Sexual selection and sexual antagonism are important drivers of eco-evolutionary processes. The evolution of traits shaped by these processes depends on their genetic architecture, which remains poorly studied. Here, implementing a quantitative genetics approach using diallel crosses of the bulb mite, Rhizoglyphus robini, we investigated the genetic variance that underlies a sexually-selected weapon that is dimorphic among males and female fecundity. Previous studies indicated that a negative genetic correlation between these two traits likely exists. We found male morph showed considerable additive genetic variance, which is unlikely to be explained solely by mutation-selection balance, indicating the likely presence of large-effect loci. However, a significant magnitude of inbreeding depression also indicates that morph expression is likely to be condition-dependent to some degree and that deleterious recessives can simultaneously contribute to morph expression. Female fecundity also showed a high degree of inbreeding depression, but variance in female fecundity was mostly explained by epistatic effects, with very little contribution from additive effects. We found no significant genetic correlation, nor any evidence for dominance reversal, between male morph and female fecundity. The complex genetic architecture underlying male morph and female fecundity in this system has important implications for our understanding of the evolutionary interplay between purifying selection and sexually antagonistic selection.

Inbred lines of the bulb mite, Rhizoglyphus robini, were established from wild-caught individuals using full sib x sib mating for 14 generations. Males of the species are dimorphic, with fighter males expressing an enlarged and thickened third pair of legs which are used in combat with other males, in contrast, scrambler males have legs with all approximately equal thickness. The morph of each P-generation male was recorded and in subsequent generations of inbreeding, the same male morph was used, thus giving inbred lines fixed for fighter and scrambler alleles.

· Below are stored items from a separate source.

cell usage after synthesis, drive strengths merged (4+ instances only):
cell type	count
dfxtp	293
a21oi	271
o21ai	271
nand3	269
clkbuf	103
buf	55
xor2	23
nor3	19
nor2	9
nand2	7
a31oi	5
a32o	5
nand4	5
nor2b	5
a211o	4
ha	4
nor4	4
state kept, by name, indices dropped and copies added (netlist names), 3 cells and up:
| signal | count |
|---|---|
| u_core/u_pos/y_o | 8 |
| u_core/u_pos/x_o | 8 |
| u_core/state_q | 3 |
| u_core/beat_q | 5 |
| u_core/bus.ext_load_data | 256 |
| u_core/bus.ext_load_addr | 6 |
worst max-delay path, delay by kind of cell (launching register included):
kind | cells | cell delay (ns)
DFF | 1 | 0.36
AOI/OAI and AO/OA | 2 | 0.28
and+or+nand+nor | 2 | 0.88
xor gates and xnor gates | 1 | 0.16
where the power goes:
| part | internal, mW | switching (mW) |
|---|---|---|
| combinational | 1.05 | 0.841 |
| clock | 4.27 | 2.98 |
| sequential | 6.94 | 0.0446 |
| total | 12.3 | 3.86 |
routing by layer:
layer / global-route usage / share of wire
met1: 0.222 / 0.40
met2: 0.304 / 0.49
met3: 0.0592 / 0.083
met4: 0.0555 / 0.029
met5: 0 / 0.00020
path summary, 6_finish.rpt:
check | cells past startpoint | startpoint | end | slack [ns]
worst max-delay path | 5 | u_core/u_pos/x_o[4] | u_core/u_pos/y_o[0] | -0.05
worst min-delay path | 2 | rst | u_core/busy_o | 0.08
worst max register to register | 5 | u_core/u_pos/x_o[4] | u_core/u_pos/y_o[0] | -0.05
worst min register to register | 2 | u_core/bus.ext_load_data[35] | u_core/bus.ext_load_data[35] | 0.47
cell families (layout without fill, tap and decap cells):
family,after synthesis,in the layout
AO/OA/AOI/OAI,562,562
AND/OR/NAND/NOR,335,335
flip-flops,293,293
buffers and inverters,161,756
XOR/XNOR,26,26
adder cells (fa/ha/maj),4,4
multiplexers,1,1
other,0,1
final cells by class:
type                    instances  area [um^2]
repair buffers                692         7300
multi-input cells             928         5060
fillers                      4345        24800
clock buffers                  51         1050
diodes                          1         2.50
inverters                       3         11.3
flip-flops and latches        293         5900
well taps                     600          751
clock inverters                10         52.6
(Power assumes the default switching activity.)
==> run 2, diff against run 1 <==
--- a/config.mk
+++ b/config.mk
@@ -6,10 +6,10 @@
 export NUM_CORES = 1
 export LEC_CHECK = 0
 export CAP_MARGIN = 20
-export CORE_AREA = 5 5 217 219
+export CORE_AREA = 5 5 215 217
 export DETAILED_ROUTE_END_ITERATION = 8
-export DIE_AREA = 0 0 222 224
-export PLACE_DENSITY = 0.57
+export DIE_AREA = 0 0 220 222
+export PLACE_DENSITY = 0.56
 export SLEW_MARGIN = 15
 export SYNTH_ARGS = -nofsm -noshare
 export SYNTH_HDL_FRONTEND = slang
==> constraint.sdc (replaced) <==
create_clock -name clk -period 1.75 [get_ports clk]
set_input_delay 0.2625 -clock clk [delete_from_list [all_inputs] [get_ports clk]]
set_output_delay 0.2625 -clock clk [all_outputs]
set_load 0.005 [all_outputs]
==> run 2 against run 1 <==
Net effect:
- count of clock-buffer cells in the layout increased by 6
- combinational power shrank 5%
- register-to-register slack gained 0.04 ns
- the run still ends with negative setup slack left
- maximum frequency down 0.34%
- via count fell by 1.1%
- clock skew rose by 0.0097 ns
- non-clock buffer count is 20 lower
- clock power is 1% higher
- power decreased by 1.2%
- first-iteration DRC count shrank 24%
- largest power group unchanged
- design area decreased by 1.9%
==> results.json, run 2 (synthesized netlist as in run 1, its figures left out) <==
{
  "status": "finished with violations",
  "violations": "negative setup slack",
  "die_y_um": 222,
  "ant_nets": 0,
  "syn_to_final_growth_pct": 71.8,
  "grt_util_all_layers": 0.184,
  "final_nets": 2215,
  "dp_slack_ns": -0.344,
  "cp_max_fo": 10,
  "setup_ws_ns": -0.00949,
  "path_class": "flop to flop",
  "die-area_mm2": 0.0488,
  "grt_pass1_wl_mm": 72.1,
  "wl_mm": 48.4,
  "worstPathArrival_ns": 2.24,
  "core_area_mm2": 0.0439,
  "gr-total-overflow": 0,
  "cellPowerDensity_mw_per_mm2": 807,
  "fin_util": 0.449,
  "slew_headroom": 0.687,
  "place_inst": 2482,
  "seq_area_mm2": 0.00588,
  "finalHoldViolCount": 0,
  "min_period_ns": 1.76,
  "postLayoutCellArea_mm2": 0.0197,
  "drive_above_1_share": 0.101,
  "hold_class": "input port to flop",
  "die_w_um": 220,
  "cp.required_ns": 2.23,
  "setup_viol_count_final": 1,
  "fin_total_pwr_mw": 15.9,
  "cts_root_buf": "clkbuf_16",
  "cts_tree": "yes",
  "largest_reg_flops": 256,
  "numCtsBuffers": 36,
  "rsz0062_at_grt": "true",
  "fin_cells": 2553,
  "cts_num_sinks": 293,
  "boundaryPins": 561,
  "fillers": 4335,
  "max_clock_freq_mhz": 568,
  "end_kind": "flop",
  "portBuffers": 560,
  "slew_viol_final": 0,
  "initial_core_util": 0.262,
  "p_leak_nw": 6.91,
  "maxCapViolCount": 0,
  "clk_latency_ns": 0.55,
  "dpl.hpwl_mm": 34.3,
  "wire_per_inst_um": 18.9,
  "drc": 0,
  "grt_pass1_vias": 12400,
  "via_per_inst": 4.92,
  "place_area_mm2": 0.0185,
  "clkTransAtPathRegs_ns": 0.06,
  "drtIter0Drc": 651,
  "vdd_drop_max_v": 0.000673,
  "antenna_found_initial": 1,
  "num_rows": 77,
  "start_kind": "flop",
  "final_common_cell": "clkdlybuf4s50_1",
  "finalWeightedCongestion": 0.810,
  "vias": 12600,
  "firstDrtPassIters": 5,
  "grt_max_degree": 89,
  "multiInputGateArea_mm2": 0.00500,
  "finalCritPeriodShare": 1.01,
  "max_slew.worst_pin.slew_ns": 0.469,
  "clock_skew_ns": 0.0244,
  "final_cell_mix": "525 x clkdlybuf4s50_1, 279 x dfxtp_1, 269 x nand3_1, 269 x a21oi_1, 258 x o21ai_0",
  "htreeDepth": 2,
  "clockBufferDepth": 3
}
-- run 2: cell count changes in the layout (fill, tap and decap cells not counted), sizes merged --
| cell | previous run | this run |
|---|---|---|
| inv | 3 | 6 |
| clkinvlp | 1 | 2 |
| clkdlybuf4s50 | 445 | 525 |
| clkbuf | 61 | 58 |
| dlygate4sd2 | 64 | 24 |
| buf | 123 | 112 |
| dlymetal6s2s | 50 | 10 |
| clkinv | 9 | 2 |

Using diallel crossing, males and females from each inbred line were crossed with other inbred lines. The offspring produced by each cross were either 1) individually isolated and the fecundity of F1 females determined or 2) reared in small groups and the frequency of each male morph recorded.

Using a Bayesian modeling approach, we partitioned the variance of each trait into additive effects, parental-sex effects, dominance effects and epistatic effects, plus noise. Furthermore, we investigated dominance relationships of these traits by calculating array covariances.

All analysis was performed in R, using packages litterDiallel, MCMCglmm, ggplot2 and lme4 (for their references please see main text).